#### WORK TO BE COMPLETED
Would you please transcribe, exactly as written, the lines of the entries below starting at the one that holds "export DESIGN_NICKNAME = max_pool_3x3" and ending at the one that holds "module max_c #(parameter", both included?

[Start of section]

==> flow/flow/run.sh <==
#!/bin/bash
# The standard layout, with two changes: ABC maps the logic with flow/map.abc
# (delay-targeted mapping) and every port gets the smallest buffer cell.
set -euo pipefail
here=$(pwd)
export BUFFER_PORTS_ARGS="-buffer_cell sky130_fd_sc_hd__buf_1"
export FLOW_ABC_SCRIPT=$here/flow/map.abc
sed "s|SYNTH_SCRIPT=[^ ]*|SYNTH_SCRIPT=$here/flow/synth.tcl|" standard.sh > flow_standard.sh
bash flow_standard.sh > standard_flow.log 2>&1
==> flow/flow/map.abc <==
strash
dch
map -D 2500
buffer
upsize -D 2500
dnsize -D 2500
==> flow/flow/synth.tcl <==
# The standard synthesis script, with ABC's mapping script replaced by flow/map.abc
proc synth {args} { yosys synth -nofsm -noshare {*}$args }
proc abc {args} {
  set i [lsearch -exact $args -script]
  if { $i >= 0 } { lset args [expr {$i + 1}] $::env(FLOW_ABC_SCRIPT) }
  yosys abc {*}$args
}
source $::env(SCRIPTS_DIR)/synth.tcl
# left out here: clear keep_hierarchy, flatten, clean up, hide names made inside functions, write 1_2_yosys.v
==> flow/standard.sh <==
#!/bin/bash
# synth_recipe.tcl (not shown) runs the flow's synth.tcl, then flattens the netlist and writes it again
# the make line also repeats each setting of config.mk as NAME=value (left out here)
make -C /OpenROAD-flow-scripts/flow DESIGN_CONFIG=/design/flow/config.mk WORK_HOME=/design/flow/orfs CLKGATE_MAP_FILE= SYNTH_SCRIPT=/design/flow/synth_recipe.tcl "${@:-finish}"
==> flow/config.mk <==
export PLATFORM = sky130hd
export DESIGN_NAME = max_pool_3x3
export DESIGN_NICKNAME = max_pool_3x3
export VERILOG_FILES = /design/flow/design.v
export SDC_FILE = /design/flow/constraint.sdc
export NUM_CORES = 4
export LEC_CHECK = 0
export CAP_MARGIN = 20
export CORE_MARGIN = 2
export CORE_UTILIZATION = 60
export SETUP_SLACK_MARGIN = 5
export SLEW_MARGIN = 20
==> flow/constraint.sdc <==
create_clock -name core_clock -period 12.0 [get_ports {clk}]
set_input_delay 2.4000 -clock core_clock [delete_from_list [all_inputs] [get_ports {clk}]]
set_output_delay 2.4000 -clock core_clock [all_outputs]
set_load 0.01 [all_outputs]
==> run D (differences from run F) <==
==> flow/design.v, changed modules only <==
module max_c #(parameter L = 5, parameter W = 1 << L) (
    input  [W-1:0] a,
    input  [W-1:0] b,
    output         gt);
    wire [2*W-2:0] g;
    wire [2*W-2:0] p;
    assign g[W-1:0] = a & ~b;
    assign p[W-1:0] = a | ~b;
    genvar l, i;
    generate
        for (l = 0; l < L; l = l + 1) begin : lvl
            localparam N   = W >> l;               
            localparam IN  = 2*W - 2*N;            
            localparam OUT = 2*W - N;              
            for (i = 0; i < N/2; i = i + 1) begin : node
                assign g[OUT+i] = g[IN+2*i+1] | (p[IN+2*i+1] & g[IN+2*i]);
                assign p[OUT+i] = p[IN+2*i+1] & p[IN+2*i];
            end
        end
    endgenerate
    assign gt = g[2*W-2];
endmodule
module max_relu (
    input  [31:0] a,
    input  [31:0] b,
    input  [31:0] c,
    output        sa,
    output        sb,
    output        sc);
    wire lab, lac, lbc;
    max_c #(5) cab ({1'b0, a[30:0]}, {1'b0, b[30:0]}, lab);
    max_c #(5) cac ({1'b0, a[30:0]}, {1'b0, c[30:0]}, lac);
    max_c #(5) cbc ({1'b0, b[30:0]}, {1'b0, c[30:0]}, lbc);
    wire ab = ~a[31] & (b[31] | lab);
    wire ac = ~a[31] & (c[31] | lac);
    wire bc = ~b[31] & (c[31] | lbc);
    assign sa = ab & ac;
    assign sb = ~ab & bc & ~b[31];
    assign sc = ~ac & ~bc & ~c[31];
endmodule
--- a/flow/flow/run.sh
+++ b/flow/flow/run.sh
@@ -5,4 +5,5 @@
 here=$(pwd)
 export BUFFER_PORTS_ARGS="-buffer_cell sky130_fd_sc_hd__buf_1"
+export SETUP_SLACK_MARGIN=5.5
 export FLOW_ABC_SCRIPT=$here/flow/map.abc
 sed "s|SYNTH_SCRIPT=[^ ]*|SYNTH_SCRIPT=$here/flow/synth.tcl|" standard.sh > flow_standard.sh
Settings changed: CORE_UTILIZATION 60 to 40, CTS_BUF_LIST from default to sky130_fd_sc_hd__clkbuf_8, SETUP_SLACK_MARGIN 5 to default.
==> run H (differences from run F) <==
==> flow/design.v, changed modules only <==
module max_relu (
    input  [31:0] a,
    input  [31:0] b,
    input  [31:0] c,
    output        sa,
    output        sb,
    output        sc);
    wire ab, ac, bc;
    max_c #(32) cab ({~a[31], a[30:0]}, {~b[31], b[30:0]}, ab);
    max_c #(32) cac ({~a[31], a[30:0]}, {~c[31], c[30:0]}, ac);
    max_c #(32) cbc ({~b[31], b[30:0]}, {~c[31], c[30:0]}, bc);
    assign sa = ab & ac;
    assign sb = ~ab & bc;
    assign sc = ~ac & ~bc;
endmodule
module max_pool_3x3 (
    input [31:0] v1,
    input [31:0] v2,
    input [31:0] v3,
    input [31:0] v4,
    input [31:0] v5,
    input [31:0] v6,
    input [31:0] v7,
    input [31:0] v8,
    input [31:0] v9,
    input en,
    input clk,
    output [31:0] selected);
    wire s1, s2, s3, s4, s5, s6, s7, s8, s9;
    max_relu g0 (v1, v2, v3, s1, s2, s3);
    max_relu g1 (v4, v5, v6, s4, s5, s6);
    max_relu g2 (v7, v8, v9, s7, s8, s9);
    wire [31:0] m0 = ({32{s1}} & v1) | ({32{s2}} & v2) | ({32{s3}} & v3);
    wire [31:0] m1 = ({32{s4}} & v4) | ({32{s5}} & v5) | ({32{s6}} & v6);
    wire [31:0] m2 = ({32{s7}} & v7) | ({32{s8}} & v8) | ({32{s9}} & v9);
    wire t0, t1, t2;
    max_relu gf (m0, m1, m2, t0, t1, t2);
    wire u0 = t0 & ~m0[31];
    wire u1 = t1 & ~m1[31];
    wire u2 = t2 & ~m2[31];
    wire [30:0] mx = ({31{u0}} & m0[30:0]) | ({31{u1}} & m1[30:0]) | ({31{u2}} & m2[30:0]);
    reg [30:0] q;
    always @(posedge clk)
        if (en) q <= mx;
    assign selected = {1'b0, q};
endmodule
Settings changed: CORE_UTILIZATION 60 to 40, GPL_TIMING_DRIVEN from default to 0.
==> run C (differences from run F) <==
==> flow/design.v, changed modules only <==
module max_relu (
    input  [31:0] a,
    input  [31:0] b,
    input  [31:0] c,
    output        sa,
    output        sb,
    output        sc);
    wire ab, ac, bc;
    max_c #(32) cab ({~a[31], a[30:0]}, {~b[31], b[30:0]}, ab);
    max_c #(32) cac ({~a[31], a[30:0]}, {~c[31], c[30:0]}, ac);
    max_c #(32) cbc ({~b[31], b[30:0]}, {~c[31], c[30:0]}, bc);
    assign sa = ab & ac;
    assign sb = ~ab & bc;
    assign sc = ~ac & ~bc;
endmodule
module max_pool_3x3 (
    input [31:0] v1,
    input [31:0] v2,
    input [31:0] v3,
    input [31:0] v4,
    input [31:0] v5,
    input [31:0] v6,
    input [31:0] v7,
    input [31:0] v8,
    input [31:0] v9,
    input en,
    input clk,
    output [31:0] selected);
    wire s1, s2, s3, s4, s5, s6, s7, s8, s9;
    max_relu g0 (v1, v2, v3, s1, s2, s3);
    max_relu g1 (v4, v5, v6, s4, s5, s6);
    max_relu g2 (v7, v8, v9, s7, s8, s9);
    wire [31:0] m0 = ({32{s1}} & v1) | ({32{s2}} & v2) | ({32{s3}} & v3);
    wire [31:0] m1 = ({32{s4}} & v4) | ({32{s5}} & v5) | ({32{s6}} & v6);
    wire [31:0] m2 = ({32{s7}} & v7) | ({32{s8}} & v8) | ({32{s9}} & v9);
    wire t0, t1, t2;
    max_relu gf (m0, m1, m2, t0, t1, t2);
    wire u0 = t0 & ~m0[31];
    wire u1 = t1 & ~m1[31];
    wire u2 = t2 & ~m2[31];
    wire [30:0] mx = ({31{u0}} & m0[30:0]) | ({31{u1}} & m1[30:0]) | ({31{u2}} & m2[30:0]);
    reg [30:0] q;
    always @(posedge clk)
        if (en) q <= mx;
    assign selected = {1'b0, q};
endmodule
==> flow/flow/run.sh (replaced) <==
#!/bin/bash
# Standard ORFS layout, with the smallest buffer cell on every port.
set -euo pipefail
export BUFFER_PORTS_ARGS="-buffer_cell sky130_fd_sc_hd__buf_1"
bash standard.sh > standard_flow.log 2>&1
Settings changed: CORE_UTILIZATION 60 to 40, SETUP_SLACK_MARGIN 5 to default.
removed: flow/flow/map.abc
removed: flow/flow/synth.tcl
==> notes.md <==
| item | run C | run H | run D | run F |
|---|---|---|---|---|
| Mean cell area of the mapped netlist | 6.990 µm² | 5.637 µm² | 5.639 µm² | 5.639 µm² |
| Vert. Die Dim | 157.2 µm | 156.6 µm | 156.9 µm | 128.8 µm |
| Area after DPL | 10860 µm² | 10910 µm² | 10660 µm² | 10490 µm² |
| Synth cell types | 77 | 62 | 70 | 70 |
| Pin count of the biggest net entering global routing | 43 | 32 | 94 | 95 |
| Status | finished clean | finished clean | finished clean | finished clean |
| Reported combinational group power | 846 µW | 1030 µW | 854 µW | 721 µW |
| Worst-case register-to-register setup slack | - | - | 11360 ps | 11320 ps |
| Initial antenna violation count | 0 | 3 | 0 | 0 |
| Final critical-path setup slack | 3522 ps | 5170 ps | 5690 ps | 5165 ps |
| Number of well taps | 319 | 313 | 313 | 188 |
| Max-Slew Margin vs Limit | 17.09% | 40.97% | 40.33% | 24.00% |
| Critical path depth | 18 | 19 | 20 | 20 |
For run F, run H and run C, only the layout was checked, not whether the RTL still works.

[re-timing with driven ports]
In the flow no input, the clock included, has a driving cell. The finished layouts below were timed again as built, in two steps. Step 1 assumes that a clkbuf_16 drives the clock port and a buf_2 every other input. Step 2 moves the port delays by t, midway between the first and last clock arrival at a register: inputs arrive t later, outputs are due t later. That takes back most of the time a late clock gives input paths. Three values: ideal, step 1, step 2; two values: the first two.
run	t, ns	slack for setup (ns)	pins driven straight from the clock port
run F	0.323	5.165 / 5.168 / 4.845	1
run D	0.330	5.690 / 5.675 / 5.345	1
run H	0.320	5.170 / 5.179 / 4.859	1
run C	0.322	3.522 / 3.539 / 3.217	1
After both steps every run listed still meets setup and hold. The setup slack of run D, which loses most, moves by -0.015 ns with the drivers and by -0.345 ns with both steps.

[End of section]

#### RESPONSE TO THIS EXERCISE
export DESIGN_NICKNAME = max_pool_3x3
export VERILOG_FILES = /design/flow/design.v
export SDC_FILE = /design/flow/constraint.sdc
export NUM_CORES = 4
export LEC_CHECK = 0
export CAP_MARGIN = 20
export CORE_MARGIN = 2
export CORE_UTILIZATION = 60
export SETUP_SLACK_MARGIN = 5
export SLEW_MARGIN = 20
==> flow/constraint.sdc <==
create_clock -name core_clock -period 12.0 [get_ports {clk}]
set_input_delay 2.4000 -clock core_clock [delete_from_list [all_inputs] [get_ports {clk}]]
set_output_delay 2.4000 -clock core_clock [all_outputs]
set_load 0.01 [all_outputs]
==> run D (differences from run F) <==
==> flow/design.v, changed modules only <==
module max_c #(parameter L = 5, parameter W = 1 << L) (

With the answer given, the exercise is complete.